Neva Krysteva (Нева Кръстева; born 2 August 1946) is a Bulgarian organist, professor of music, pedagogue, composer from Moscow State Music Academy in Music Studies and Organ, and musicologist.

==Life==
Born in Sofia, Bulgaria, Krysteva graduated from Moscow P. I. Tchaikovsky Conservatoire, or from Moscow State Music Academy in Music Studies and Organ, majoring in organ (in the Prof. Leonid Roizmann's class) and musicology. She continued her studies in Prague and Zürich with Prof. Jiří Reinberger, with Yuri Holopov for musicology and Leonid Royzman and Iri Reinberger for organ. Krysteva's career is separated in three general branches - organ performances, musicology and composition. In 1978 she organized the first organ class in Bulgaria.

After completing her education, Krasteva taught organ at the National Academy of Music in Bulgaria and became head of the organ classes at New Bulgarian University. She also works as a lecturer at the National Academy of Music. Krasteva has published a number of professional articles.

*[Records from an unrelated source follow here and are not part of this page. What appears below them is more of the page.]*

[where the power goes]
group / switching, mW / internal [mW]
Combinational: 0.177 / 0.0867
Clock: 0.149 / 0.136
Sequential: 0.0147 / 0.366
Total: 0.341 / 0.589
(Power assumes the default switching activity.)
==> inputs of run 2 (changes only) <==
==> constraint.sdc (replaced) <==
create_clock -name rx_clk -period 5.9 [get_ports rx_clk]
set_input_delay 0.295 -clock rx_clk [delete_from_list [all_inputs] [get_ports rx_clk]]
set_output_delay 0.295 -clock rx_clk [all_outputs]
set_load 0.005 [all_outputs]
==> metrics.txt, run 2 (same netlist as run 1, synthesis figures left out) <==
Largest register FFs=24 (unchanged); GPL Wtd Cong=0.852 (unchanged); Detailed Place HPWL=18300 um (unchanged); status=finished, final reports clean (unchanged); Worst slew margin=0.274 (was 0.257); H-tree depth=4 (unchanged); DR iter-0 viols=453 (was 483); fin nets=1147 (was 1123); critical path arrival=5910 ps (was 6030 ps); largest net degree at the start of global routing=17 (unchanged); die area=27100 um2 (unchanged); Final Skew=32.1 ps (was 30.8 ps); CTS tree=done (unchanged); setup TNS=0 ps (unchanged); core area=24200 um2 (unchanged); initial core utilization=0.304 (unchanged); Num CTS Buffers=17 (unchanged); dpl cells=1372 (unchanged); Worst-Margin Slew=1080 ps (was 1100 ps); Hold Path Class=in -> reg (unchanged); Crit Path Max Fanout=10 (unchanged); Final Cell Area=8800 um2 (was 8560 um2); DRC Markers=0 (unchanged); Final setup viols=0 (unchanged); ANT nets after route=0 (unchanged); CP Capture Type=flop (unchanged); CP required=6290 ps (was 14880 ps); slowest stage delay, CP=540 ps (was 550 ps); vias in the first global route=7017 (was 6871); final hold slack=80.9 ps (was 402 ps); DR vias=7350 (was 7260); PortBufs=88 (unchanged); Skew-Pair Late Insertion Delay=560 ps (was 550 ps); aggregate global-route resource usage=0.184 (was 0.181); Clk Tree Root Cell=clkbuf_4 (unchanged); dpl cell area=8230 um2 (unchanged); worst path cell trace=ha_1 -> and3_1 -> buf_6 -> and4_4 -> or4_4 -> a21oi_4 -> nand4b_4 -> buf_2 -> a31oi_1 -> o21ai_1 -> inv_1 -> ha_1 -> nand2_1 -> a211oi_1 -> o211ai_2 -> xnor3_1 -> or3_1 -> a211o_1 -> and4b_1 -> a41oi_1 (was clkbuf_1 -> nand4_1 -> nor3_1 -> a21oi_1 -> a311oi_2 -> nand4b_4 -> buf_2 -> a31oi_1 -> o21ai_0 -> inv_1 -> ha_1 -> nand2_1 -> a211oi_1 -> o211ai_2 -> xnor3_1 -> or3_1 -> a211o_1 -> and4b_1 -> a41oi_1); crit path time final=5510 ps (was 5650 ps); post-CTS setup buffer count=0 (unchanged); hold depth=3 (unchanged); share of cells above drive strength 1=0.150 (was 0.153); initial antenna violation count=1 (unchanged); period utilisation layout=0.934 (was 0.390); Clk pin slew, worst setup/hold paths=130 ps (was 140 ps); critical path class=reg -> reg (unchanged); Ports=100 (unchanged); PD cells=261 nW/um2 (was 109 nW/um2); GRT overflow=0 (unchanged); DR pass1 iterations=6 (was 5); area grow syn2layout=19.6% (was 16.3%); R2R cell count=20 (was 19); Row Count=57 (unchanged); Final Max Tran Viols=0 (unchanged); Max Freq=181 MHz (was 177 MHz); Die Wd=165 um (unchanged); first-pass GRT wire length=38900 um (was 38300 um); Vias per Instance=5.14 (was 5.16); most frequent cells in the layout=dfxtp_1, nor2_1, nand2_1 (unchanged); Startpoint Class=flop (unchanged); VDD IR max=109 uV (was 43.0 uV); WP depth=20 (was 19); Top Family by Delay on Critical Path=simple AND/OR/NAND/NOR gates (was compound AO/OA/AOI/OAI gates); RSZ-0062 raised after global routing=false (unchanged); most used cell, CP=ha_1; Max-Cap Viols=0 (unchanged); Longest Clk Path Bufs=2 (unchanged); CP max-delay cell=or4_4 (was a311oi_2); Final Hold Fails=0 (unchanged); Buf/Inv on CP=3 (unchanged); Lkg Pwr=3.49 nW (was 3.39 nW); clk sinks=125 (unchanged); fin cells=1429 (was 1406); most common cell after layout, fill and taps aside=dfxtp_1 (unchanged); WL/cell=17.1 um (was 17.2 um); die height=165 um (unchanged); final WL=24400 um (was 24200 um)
==> src/rtl/input_sequencer.sv <==
// Two-channel prefetching read controller between the CPU IN1/IN2 ports and
// a registered, pointer-advanced input stream source.

module input_sequencer_chan #(
    parameter int unsigned DW  = 12,
    parameter int unsigned LEN = 16
) (
    input  logic          clk,
    input  logic          rst,
    input  logic          rd,
    input  logic [DW-1:0] src_data,
    output logic [DW-1:0] data,
    output logic          vld,
    output logic          eos,
    output logic          stall_c,
    output logic          adv_c
);
    localparam logic [7:0] LEN8 = 8'(LEN);
    localparam logic [8:0] LEN9 = 9'(LEN);

    typedef enum logic [1:0] {PRIME, READY, WAIT, DONE} state_t;

    state_t        state;
    logic [1:0]    occ;
    logic [7:0]    cnt;
    logic [DW-1:0] slot1;

    logic          pop;
    logic          capture;
    logic          last;
    logic          done_n;
    logic [1:0]    occ_n;
    logic [DW-1:0] head_n;
    logic [DW-1:0] slot1_n;

    // Mealy decode plus next FIFO contents; data register doubles as the FIFO head
    always_comb begin
        pop      = rd && (occ != 2'd0);
        capture  = (state == READY) && (cnt < LEN8) && ((occ != 2'd2) || pop);
        last     = ({1'b0, cnt} + 9'd1) >= LEN9;
        adv_c    = !rst && capture && !last;
        stall_c  = !rst && rd && !vld && !eos;
        done_n   = (state == DONE) || (capture && last) || ((state == PRIME) && (LEN8 == 8'd0));
        occ_n    = occ;
        head_n   = data;
        slot1_n  = slot1;
        if (pop && capture) begin
            if (occ == 2'd2) begin
                head_n  = slot1;
                slot1_n = src_data;
            end else begin
                head_n  = src_data;
            end
        end else if (pop) begin
            occ_n  = occ - 2'd1;
            head_n = (occ == 2'd2) ? slot1 : '0;
        end else if (capture) begin
            occ_n = occ + 2'd1;
            if (occ == 2'd0) head_n  = src_data;
            else             slot1_n = src_data;
        end
    end

    always_ff @(posedge clk) begin
        if (rst) begin
            state <= PRIME;
            occ   <= 2'd0;
            cnt   <= 8'd0;
            data  <= '0;
            slot1 <= '0;
            vld   <= 1'b0;
            eos   <= 1'b0;
        end else begin
            case (state)
                PRIME:   state <= (LEN8 == 8'd0) ? DONE : READY;
                READY:   if (capture) state <= last ? DONE : WAIT;
                WAIT:    state <= READY;
                default: state <= DONE;
            endcase
            if (capture) cnt <= cnt + 8'd1;
            occ   <= occ_n;
            data  <= head_n;
            slot1 <= slot1_n;
            vld   <= (occ_n != 2'd0);
            eos   <= done_n && (occ_n == 2'd0);
        end
    end
endmodule
## config.mk

```make
export PLATFORM = sky130hd
export DESIGN_NAME = input_port_unit
export DESIGN_NICKNAME = d
export VERILOG_FILES = /design/src/rtl/noc_pkg.sv /design/src/rtl/input_port_unit_xy_route.sv /design/src/rtl/input_port_unit.sv
export SDC_FILE = /design/constraint.sdc
export NUM_CORES = 1
export LEC_CHECK = 0
export ABC_AREA = 1
export CORE_ASPECT_RATIO = 0.7
export CORE_MARGIN = 2
export CORE_UTILIZATION = 49
export DETAILED_ROUTE_END_ITERATION = 12
export GPL_TIMING_DRIVEN = 0
export PLACE_DENSITY = 0.81
export SLEW_MARGIN = 20
export SYNTH_ARGS = -nofsm -noshare
export SYNTH_HDL_FRONTEND = slang
export SYNTH_HIERARCHICAL = 1
export SYNTH_SLANG_ARGS = --single-unit
export TNS_END_PERCENT = 10
```

## constraint.sdc

```tcl
create_clock -name clk -period 2.7 [get_ports clk]
set_clock_uncertainty 0.2 [all_clocks]
set_input_delay 0.54 -clock clk [delete_from_list [all_inputs] [get_ports clk]]
set_output_delay 0.54 -clock clk [all_outputs]
set_load 0.005 [all_outputs]
```

## src/rtl/noc_pkg.sv

```systemverilog
// noc_pkg: shared NoC packet type, widths and output-port indices
package noc_pkg;
    localparam int DATA_W = 32;
    localparam int X_W    = 2;
    localparam int Y_W    = 2;
    localparam int M      = 5;
    typedef struct packed {
        logic [X_W-1:0]    dest_x;
        logic [Y_W-1:0]    dest_y;
        logic [DATA_W-1:0] data;
    } packet_t;
    typedef enum logic [2:0] {
        NORTH = 3'd0,
        EAST  = 3'd1,
        SOUTH = 3'd2,
        WEST  = 3'd3,
        LOCAL = 3'd4
    } port_t;
endpackage

```

## src/rtl/input_port_unit_xy_route.sv

```systemverilog
// xy_route: dimension-ordered XY routing to a one-hot output-port request
module xy_route
    import noc_pkg::*;
#(
    parameter int X_LOC = 0,
    parameter int Y_LOC = 0
) (
    input  logic [X_W-1:0] dest_x,
    input  logic [Y_W-1:0] dest_y,
    output logic [M-1:0]   req
);
    localparam logic [X_W-1:0] XL = X_W'(X_LOC);
    localparam logic [Y_W-1:0] YL = Y_W'(Y_LOC);
    port_t p;
    // resolve X first, then Y, falling through to the local core
    always_comb begin
        p = dest_x > XL ? EAST : dest_x < XL ? WEST : dest_y > YL ? SOUTH : dest_y < YL ? NORTH : LOCAL;
        req = M'(1) << p;
    end
endmodule

```

## src/rtl/input_port_unit.sv

```systemverilog
// input_port_unit: router input FIFO with credit-style enable and XY route request
module input_port_unit
    import noc_pkg::*;
#(
    parameter int DEPTH = 4,
    parameter int X_LOC = 0,
    parameter int Y_LOC = 0
) (
    input  logic         clk,
    input  logic         reset_n,
    input  logic         ce,
    input  packet_t      i_data,
    input  logic         i_data_val,
    output logic         o_en,
    output packet_t      o_data,
    output logic         o_data_val,
    output logic [M-1:0] o_output_req,
    input  logic         i_input_grant,
    output logic         o_overflow
);
    localparam int AW = $clog2(DEPTH);
    logic [AW-1:0] rd_ptr, wr_ptr;
    logic [AW:0]   count;
    packet_t       mem [DEPTH];
    logic          full, empty, push, pop;
    logic [M-1:0]  req;

    assign full         = count == (AW+1)'(DEPTH);
    assign empty        = count == '0;
    assign push         = ce && i_data_val && !full;
    assign pop          = ce && i_input_grant && !empty;
    assign o_en         = !full;
    assign o_data       = mem[rd_ptr];
    assign o_data_val   = !empty;
    assign o_output_req = o_data_val ? req : '0;

    xy_route #(.X_LOC(X_LOC), .Y_LOC(Y_LOC)) u_route (
        .dest_x (o_data.dest_x),
        .dest_y (o_data.dest_y),
        .req    (req)
    );

    // pointers, occupancy and sticky overflow; full is judged before any same-cycle pop
    always_ff @(posedge clk or negedge reset_n) begin
        if (!reset_n) begin
            rd_ptr     <= '0;
            wr_ptr     <= '0;
            count      <= '0;
            o_overflow <= 1'b0;
        end else begin
            if (push) wr_ptr <= wr_ptr + 1'b1;
            if (pop) rd_ptr <= rd_ptr + 1'b1;
            count <= count + {{AW{1'b0}}, push} - {{AW{1'b0}}, pop};
            if (ce && i_data_val && full) o_overflow <= 1'b1;
        end
    end

    // packet storage is left unreset; only occupancy decides what is valid
    always_ff @(posedge clk) begin
        if (push) mem[wr_ptr] <= i_data;
    end
endmodule
```

==> metrics.yaml, run 1 <==
clock_network:
  ctsHoldBuffers: 0
  clock-sinks: 152
  root_buffer: "clkbuf_16"
  cts_tree: "built"
  h-tree-depth: 4
  insertion_delay_ns: 0.42
  path_clk_slew_ns: 0.06
  cts_buffers: 17
  clk_path_buf_depth: 2
route:
  ant_nets: 0
  drtPass1Iterations: 6
  wl_met2_um: 6800
  drtIter0Drc: 383
  top_layer: "met4"
  routed_via_density: 5.13
  drcViolationCount: 0
  wl_per_cell_um: 16.7
  route.met3.wl_um: 953
  drt_wl_total_um: 13700
  via_count: 4222
  m1WireLength_um: 5780
synth:
  ys_ff_latch: 152
  syn_inst: 540
  async_flop_share: 0.0526
  synthXorXnorAreaFrac: 0
  synth_simple_gate_area_frac: 0.136
  synth_area_leader_cell: "edfxtp_1"
  syn_area_per_cell_sq_um: 11.5
  synth_commonest_cells: "edfxtp_1, nand2_1, nor2_1"
  synth-warning-count: 6
  synthAdderAreaFrac: 0.0153
  synth-main-ff-cell: "edfxtp_1"
  synth_edf_count: 144
  synth_top_family_by_area: "simple AND/OR/NAND/NOR gates"
  synthDistinctLibCells: 22
  ys_top_cells_by_area: "edfxtp_1, nand2_1, nor2_1"
  synth_top_area_frac: 0.696
  synth.most_common_cell: "edfxtp_1"
  syn-cell-area_sq_um: 6210
  synth_compound_gate_area_share: 0.0593
  yosysSeqAreaShare: 0.729
  synth_mux_area_frac: 0
timing:
  fin_ws_ns: -0.0811
  post-route-period-util: 1.03
  rsz0062_at_grt: "true"
  hold_viol_final: 0
  setup_violations: 12
  max_freq_mhz: 360
  slew_viol_final: 0
  final.setup.tns_ns: -0.497
  period_needed_ns: 2.78
  tightest_slew_ns: 0.811
  slew-limit-headroom: 0.458
floorplanning:
  dieHeight_um: 98.2
  rows: 34
  core_sq_um: 12400
  ios: 85
  die_x_um: 139
  start_util: 0.502
  dieArea_sq_um: 13600
cells_and_area:
  antennaDiodeCount: 0
  utilization: 0.659
  n_fill_cell: 873
  stdcell_count: 823
  multi_input_area_sq_um: 1360
  drive_gt1_frac: 0.115
  ff_latch_area_sq_um: 4530
  syn_to_final_growth_pct: 31.3
  nNetsFinal: 699
  final_area_sq_um: 8150
global_routing:
  grt_use_total: 0.211
  antenna_found_initial: 0
  grt_max_degree: 23
  grt-ovfl-total: 0
  grt_pass1_wl_um: 21500
  grt_pass1_vias: 4223
critical_path:
  crit_type: "flop to output port"
  regToRegStartpoint: "count[1]$_DFF_PN0_"
  end_kind: "output port"
  startpoint_type: "flop"
  crit_required_ns: 1.96
  startpoint: "rd_ptr[0]$_DFFE_PN0P_"
  path_max_fanout: 10
  cp-endpoint: "o_data[12]"
  ff2ff_setup_slack_ns: 0.31
  r2r_end: "mem[2][33]$_DFFE_PP_"
  arrival_ns: 2.04
  r2r_cells: 5
flow_run:
  drv_cap: 0
run_status:
  violations: "negative setup slack"
  outcome: "finished with violations"
hold_path:
  hp-class: "input pin to async pin"
placement:
  dp_hpwl_um: 8730
  gp_congestion: 0.764
  io_buffers: 82
  dpl-instance-area_sq_um: 7400
  dpl.cell_count: 790
pwr:
  ir_drop_v: 0.000559
  leakage_nw: 3.31
  power_density_nw_per_um2: 1060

Neva Krysteva has given many concerts throughout Europe: (Italy, the Netherlands, Switzerland, Germany, Austria, Russia, Hungary, the Czech Republic, Slovakia, Romania) and in Asia. Her performing career in Bulgaria - her native country - starts in 1974, after the new pipe organ in Bulgaria Concert Hall in Sofia was installed. Her repertoire includes Baroque and Romantic music as well as 20th-century works.

Krysteva's compositions are in the sphere of organ, chamber and choral music.

==Works==
Krasteva composes mostly solo and orchestra works for organ and choir. Selected works include:
- Рефлекси (Reflexi) (Text: after Johann Wolfgang von Goethe)
- Старата икона (Starata ikona) (Text: Ivan Minchov Vazov)
- Върхът (Varhat) (Text: Ivan Minchov Vazov)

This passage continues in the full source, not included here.